DESCRIPTION OF THE TASK:
Your task is to copy each line of the records that includes the string "flip".

BEGIN MATERIAL FOR THIS TASK

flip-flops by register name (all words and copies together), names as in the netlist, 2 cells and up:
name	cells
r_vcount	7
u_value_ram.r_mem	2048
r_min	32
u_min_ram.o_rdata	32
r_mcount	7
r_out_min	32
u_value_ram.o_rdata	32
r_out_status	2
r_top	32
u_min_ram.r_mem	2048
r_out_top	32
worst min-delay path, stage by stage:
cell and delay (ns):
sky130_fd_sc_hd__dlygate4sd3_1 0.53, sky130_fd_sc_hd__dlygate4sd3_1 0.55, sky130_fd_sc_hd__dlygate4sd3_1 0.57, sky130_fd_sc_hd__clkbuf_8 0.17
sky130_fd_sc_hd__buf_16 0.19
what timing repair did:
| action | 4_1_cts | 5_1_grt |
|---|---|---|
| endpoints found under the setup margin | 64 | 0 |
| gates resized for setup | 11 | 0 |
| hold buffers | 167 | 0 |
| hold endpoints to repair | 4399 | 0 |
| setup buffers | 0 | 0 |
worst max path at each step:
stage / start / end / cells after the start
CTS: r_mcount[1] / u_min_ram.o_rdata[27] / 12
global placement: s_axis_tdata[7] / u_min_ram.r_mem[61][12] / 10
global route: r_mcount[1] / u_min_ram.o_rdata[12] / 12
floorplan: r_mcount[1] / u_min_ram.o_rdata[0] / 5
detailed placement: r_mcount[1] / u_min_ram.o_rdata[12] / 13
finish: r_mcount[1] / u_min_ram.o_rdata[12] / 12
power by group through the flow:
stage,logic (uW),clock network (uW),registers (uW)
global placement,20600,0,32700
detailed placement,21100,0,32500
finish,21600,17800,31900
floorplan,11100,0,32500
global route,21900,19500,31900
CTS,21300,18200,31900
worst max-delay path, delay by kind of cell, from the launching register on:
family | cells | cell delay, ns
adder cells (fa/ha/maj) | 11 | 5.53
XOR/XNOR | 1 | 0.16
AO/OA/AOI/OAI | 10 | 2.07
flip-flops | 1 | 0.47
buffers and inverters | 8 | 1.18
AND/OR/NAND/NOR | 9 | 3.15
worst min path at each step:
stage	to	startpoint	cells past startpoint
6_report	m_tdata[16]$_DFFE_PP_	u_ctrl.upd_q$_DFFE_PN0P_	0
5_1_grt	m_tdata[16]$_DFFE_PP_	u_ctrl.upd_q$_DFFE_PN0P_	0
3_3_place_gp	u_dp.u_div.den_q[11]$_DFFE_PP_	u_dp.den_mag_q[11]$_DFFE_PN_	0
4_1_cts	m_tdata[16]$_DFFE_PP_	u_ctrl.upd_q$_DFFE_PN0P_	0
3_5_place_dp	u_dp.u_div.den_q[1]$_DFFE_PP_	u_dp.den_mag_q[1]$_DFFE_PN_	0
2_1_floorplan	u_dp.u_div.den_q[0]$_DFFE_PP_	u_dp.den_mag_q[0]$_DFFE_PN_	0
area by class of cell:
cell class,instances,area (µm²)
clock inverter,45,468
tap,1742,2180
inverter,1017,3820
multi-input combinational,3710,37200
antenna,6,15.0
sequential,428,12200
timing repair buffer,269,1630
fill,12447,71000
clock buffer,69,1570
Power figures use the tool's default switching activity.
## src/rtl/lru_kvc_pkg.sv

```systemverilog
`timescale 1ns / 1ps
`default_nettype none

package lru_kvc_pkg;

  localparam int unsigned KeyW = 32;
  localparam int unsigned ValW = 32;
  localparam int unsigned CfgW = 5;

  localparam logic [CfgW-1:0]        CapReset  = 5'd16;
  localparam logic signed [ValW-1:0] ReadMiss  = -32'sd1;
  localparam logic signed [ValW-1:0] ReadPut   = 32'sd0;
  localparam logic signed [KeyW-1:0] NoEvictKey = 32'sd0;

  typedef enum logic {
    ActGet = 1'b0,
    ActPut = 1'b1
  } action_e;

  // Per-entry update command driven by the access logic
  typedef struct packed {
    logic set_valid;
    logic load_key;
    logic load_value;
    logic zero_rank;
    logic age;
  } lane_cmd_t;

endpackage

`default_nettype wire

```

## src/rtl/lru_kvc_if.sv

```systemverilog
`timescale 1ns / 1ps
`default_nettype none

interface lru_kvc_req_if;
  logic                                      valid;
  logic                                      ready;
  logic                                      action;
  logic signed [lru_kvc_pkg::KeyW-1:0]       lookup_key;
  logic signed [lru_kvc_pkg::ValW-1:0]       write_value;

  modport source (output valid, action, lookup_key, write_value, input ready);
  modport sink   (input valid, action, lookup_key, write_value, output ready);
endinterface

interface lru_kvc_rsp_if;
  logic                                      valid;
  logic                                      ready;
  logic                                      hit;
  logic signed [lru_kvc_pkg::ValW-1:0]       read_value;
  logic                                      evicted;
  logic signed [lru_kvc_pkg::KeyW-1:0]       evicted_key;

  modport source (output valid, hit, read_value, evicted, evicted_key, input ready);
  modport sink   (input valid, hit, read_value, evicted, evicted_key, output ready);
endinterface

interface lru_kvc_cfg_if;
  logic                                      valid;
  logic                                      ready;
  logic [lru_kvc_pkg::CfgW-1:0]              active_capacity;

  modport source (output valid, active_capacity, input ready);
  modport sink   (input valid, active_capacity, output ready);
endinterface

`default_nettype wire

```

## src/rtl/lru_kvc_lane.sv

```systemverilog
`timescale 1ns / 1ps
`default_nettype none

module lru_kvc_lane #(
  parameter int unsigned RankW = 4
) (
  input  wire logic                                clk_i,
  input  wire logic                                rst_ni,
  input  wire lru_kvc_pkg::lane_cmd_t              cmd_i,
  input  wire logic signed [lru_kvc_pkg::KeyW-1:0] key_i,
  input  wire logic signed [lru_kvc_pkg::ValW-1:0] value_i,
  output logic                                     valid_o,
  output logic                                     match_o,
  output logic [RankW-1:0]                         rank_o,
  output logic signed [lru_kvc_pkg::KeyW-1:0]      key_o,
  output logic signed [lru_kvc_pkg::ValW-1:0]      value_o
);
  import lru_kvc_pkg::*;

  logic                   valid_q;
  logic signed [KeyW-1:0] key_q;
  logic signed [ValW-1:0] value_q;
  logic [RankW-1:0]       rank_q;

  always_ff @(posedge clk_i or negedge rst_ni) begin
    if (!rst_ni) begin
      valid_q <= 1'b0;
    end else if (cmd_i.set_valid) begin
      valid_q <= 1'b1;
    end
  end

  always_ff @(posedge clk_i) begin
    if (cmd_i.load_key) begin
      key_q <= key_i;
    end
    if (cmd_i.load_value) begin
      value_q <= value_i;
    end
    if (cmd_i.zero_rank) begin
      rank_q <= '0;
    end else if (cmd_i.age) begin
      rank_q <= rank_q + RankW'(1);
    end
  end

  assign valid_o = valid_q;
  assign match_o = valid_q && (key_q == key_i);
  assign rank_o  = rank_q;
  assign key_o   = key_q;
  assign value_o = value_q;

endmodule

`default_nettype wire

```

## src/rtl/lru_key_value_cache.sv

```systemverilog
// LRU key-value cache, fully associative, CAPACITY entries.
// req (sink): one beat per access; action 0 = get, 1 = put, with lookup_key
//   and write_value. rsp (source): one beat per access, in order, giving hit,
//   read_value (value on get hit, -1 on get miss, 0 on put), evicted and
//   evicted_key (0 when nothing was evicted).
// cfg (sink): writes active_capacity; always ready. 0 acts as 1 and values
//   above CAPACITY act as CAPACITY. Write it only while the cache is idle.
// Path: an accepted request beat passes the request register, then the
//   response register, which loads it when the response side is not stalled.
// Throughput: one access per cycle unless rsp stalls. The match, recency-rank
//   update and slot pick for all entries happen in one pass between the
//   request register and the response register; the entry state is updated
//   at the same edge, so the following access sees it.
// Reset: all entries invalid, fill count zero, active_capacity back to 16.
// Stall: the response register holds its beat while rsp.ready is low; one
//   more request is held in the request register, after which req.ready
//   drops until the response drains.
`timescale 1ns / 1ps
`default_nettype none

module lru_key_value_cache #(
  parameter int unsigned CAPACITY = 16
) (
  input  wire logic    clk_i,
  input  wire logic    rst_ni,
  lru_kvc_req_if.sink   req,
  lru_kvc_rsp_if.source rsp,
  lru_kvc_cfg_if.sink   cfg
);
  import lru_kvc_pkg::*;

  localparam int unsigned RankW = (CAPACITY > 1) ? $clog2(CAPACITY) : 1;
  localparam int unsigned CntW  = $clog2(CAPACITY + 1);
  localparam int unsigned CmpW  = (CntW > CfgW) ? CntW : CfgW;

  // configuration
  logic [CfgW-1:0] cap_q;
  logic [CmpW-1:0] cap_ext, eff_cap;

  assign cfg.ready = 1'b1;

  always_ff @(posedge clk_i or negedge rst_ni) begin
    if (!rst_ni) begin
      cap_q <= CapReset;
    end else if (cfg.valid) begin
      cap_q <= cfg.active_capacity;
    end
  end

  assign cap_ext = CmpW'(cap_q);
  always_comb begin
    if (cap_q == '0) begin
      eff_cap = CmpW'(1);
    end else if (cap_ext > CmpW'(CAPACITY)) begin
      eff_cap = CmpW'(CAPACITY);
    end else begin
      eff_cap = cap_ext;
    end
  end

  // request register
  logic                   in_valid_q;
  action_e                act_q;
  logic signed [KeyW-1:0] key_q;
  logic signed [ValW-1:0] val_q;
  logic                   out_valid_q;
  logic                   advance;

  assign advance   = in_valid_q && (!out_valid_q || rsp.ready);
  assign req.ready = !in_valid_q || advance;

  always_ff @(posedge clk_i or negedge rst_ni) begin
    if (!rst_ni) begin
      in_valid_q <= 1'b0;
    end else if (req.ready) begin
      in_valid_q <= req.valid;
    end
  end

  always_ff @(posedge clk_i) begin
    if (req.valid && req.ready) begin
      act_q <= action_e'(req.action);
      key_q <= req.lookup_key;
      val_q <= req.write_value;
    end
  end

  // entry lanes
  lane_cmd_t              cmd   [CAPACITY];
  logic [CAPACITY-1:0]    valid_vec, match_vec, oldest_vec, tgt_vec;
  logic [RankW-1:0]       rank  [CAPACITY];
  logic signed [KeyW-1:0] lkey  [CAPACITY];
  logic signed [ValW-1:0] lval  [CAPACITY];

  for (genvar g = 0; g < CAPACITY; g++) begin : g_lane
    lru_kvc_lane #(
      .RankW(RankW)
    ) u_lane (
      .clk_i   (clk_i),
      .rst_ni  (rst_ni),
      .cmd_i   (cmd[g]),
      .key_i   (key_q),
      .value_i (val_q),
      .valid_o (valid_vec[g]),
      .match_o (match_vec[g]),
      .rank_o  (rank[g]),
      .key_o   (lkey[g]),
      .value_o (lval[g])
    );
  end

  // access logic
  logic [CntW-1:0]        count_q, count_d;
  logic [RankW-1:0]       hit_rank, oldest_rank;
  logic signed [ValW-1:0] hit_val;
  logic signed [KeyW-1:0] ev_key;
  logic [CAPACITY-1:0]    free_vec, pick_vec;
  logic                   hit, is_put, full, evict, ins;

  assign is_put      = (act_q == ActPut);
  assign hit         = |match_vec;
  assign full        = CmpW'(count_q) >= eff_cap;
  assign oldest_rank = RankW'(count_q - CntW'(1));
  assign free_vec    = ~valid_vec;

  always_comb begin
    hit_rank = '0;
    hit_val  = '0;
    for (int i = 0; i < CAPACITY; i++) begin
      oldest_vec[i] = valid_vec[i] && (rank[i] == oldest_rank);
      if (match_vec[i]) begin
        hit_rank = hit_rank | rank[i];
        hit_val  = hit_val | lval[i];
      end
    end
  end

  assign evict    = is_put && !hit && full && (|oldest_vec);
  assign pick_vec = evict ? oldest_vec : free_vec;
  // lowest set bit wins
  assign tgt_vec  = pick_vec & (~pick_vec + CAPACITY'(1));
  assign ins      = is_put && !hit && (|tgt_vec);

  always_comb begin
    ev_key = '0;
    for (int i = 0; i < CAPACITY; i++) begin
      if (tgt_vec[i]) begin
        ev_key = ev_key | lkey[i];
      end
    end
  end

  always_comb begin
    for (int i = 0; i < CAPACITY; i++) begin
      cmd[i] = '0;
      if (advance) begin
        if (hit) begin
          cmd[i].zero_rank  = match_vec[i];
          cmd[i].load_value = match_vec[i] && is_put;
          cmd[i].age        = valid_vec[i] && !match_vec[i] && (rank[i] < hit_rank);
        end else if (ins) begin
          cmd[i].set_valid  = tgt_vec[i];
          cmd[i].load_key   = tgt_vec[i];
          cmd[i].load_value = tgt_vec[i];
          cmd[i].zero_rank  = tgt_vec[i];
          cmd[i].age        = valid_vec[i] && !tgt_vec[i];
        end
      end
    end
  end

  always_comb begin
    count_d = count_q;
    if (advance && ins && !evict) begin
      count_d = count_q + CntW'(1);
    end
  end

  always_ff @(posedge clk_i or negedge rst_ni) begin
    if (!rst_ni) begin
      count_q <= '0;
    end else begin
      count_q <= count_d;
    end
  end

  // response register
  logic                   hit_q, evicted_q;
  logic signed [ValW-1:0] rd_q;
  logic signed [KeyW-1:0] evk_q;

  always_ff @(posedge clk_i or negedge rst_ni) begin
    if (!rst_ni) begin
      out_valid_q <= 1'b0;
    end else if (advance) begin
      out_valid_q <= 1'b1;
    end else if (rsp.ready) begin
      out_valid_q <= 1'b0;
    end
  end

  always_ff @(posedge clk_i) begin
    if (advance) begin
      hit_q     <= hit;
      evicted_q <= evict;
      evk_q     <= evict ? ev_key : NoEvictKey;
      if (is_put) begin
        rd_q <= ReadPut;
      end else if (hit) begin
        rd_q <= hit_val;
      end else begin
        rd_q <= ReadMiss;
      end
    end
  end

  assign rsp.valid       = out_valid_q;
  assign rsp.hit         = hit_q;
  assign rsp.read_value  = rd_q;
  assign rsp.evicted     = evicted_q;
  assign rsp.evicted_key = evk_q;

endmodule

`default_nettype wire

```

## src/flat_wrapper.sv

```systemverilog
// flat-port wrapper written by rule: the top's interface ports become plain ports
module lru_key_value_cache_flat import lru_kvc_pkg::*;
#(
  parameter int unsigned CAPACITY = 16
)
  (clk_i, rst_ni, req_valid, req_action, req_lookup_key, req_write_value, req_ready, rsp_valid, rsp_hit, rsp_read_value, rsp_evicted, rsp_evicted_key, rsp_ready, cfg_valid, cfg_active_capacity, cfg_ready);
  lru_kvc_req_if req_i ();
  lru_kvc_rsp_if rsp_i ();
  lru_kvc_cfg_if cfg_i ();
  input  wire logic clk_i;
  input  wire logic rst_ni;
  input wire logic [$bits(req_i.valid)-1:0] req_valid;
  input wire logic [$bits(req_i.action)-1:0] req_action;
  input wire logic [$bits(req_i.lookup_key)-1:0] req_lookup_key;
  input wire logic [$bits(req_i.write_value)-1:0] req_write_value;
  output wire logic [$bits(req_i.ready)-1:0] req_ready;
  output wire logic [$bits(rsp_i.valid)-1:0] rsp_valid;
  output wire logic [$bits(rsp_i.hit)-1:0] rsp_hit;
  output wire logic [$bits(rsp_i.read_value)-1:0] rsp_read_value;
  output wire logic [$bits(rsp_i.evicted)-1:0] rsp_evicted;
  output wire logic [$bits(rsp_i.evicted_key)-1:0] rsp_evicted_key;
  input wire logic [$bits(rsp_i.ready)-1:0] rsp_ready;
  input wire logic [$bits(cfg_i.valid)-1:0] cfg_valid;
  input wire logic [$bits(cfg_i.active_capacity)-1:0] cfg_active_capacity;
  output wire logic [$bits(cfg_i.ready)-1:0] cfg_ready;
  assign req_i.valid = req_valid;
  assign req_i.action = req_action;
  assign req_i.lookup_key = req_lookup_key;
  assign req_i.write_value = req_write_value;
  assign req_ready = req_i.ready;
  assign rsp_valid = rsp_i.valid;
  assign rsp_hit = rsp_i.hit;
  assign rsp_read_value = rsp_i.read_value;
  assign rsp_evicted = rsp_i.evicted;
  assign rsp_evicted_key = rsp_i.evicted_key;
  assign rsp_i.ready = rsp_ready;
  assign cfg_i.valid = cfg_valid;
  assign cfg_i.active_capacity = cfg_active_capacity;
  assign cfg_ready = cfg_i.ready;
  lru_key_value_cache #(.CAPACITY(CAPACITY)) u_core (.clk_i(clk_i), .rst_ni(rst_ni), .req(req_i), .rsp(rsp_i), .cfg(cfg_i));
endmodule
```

END MATERIAL FOR THIS TASK

EXERCISE RESPONSE:
flip-flops by register name (all words and copies together), names as in the netlist, 2 cells and up:
flip-flops | 1 | 0.47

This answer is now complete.